==== PROVIDED MATERIAL ====

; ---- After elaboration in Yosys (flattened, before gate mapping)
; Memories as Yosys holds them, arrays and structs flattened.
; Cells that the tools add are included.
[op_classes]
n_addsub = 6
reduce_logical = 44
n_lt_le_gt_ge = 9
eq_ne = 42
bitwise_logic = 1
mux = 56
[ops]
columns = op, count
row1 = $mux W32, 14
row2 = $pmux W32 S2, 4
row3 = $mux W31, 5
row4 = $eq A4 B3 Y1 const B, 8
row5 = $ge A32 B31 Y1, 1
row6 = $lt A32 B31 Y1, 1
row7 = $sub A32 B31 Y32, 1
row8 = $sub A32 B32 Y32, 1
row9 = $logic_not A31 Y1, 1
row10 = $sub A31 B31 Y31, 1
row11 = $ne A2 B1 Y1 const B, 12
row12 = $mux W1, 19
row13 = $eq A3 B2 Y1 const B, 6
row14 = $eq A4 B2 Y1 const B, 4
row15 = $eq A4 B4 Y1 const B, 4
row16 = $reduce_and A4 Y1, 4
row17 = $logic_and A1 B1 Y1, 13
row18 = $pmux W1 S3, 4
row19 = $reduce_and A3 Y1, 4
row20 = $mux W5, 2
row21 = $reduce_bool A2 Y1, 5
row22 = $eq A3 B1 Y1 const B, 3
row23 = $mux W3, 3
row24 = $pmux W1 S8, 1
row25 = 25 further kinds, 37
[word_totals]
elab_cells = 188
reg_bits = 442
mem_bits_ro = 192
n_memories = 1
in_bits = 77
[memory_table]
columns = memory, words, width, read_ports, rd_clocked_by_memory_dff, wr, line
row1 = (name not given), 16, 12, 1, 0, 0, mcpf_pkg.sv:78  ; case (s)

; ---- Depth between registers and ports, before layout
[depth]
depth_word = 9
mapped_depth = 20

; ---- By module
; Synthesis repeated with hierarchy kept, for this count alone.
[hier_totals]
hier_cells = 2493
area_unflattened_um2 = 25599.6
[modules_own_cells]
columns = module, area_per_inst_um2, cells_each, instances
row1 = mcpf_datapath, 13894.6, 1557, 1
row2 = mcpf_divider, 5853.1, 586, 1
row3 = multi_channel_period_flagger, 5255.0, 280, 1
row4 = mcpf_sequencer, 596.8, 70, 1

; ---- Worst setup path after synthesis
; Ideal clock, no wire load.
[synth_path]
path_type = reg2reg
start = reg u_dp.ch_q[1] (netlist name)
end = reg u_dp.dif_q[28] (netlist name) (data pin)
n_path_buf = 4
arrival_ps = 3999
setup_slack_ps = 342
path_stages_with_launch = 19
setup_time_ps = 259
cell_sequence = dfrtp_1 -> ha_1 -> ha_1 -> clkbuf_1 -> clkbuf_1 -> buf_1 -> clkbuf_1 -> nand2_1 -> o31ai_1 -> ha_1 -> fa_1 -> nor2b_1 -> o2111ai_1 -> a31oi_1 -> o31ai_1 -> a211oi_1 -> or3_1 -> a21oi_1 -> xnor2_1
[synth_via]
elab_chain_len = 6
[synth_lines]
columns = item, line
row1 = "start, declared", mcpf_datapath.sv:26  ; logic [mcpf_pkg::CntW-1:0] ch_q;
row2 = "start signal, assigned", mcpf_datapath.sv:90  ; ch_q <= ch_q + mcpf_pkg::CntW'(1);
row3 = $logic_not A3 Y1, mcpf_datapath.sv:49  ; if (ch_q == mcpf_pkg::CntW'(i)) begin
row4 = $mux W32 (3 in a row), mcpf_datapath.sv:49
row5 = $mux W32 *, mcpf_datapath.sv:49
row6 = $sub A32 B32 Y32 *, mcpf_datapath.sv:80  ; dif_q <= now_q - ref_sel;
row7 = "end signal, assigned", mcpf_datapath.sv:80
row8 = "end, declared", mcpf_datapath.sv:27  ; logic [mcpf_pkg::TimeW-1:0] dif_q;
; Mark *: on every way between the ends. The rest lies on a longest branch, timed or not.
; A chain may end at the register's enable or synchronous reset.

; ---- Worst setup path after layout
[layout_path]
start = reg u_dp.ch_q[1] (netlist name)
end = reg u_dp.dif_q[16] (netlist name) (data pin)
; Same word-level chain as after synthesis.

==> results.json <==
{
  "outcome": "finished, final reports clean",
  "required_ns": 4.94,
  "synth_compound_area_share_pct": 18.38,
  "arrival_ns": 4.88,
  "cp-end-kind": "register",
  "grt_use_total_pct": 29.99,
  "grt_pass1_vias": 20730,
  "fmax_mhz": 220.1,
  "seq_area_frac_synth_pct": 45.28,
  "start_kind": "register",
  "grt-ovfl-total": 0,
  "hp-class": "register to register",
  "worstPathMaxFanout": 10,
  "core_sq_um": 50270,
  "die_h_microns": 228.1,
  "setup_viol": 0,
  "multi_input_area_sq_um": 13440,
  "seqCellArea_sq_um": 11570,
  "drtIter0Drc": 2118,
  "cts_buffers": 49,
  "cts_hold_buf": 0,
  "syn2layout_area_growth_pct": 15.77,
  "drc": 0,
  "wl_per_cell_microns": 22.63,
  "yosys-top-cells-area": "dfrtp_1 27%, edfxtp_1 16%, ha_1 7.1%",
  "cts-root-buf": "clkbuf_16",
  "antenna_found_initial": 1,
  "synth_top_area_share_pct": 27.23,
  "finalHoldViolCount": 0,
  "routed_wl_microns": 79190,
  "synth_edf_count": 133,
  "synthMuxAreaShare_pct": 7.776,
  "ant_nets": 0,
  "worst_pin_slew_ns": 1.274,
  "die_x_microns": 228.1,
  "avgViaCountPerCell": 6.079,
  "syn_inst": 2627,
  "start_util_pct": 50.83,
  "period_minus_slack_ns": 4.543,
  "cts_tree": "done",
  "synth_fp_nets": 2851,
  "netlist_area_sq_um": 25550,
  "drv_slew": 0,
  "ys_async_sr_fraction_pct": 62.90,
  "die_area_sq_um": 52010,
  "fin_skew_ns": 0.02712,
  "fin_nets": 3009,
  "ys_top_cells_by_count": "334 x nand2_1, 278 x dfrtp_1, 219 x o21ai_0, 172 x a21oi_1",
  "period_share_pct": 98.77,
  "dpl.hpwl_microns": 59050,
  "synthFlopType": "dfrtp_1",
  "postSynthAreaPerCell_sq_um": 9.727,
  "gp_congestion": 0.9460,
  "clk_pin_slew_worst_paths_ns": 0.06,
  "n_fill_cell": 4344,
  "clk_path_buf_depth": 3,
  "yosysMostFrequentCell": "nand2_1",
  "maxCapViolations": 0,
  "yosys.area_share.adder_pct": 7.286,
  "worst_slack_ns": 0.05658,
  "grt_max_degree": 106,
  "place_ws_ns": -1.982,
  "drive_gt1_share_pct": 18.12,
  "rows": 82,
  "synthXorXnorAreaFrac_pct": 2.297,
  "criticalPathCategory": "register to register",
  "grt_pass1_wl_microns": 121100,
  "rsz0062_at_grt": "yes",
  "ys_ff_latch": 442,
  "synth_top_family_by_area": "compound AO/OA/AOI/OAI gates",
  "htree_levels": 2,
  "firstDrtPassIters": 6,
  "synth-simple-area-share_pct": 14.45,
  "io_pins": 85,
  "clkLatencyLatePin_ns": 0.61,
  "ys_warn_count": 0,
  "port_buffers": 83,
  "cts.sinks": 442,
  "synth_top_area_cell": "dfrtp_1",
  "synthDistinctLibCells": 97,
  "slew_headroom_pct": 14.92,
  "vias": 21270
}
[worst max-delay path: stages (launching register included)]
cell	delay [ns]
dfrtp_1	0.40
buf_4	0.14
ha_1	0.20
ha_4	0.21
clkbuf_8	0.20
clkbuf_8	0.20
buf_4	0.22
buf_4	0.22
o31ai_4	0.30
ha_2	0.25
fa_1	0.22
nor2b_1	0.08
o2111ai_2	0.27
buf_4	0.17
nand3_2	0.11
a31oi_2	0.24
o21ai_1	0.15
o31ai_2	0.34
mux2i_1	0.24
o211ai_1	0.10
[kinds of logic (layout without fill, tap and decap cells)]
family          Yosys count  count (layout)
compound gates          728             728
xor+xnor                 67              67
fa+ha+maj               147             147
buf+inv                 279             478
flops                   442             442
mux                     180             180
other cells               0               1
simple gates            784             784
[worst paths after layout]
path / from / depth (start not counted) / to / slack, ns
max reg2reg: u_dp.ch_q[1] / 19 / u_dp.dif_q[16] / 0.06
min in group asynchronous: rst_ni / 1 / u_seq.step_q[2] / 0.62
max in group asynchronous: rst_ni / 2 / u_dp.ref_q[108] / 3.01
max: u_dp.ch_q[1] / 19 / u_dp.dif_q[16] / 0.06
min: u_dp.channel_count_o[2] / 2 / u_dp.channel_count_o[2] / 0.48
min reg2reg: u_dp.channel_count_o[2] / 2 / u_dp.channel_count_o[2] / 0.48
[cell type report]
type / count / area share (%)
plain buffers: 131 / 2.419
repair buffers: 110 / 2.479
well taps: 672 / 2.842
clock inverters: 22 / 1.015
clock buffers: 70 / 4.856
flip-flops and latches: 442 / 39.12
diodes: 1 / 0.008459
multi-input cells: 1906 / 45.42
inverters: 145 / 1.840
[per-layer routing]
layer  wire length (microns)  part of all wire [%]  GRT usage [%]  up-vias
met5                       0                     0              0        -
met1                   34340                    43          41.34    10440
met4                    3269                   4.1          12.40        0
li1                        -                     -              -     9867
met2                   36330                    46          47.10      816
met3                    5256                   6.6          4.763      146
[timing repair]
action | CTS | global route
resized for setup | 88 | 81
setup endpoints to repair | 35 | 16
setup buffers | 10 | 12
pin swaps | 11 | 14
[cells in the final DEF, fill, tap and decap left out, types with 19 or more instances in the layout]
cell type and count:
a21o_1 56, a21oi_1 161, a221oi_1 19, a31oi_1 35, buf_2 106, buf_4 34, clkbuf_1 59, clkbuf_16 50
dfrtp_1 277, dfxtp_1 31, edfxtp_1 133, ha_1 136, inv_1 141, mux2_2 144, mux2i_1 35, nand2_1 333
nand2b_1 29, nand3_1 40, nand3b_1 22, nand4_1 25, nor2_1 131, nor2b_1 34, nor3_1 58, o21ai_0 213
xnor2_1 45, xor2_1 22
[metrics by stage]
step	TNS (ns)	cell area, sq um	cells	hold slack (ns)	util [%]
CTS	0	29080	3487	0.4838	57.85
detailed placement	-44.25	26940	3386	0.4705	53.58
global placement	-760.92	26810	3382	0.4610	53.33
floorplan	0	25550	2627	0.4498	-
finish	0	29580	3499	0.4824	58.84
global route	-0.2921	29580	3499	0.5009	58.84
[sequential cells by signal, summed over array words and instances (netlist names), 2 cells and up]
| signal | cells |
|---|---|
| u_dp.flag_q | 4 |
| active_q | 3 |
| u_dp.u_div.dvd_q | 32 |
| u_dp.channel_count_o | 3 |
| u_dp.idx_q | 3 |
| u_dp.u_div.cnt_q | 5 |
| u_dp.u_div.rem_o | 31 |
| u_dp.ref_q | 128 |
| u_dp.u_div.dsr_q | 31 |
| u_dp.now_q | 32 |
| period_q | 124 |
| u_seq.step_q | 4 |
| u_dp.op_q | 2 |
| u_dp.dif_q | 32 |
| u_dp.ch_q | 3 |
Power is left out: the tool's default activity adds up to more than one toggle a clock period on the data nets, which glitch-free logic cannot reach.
File: config.mk
export PLATFORM = sky130hd
export DESIGN_NAME = brapq_div
export DESIGN_NICKNAME = d
export VERILOG_FILES = /design/src/rtl/brapq_pkg.sv /design/src/rtl/brapq_div.sv
export SDC_FILE = /design/constraint.sdc
export NUM_CORES = 1
export LEC_CHECK = 0
export BUFFER_PORTS_ARGS = -buffer_cell sky130_fd_sc_hd__clkbuf_2
export CORE_ASPECT_RATIO = 1.75
export CORE_MARGIN = 2
export CORE_UTILIZATION = 52
export CTS_CLUSTER_SIZE = 16
export DETAILED_ROUTE_END_ITERATION = 10
export PLACE_DENSITY = 0.89
export SLEW_MARGIN = 20
export SYNTH_ARGS = -nofsm -noshare
export SYNTH_HDL_FRONTEND = slang
export SYNTH_SLANG_ARGS = --single-unit
File: constraint.sdc
create_clock -name clk -period 2.1 [get_ports clk]
set_clock_uncertainty 0.1 [all_clocks]
set_input_delay 0.525 -clock clk [delete_from_list [all_inputs] [get_ports clk]]
set_output_delay 0.525 -clock clk [all_outputs]
set_load 0.02 [all_outputs]
File: src/rtl/brapq_pkg.sv
// ----------------------------------------------------------------------------
// brapq_pkg
// Shared constants and types for the blocked range-add / point-query store.
// ----------------------------------------------------------------------------
package brapq_pkg;

  localparam int MAX_ELEMENTS = 1024;
  localparam int MAX_BLOCKS   = 64;

  localparam int POS_W   = 11;                     // position field width
  localparam int IDX_W   = 10;                     // position - 1, block index
  localparam int BS_W    = 6;                      // block size register width
  localparam int VAL_W   = 64;
  localparam int ELEM_AW = $clog2(MAX_ELEMENTS);
  localparam int BLK_AW  = $clog2(MAX_BLOCKS);

  localparam logic [1:0] OP_ADD   = 2'd0;
  localparam logic [1:0] OP_QUERY = 2'd1;
  localparam logic [1:0] OP_LOAD  = 2'd2;

  localparam logic [0:0] REG_ELEMENT_COUNT = 1'd0;
  localparam logic [0:0] REG_BLOCK_SIZE    = 1'd1;

  localparam logic [2:0] REQ_NONE     = 3'd0;
  localparam logic [2:0] REQ_ELEM_ADD = 3'd1;
  localparam logic [2:0] REQ_TAG_ADD  = 3'd2;
  localparam logic [2:0] REQ_LOAD     = 3'd3;
  localparam logic [2:0] REQ_QUERY    = 3'd4;

  typedef struct packed {
    logic [2:0]         kind;
    logic [ELEM_AW-1:0] elem_addr;
    logic [BLK_AW-1:0]  tag_addr;
    logic               use_tag;
    logic [VAL_W-1:0]   value;
  } brapq_req_t;

endpackage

====

### [WHAT YOU NEED TO DO]
Whenever a line of the entries contains the string "decap", copy that line.

### [EXERCISE OUTPUT]
[kinds of logic (layout without fill, tap and decap cells)]
[cells in the final DEF, fill, tap and decap left out, types with 19 or more instances in the layout]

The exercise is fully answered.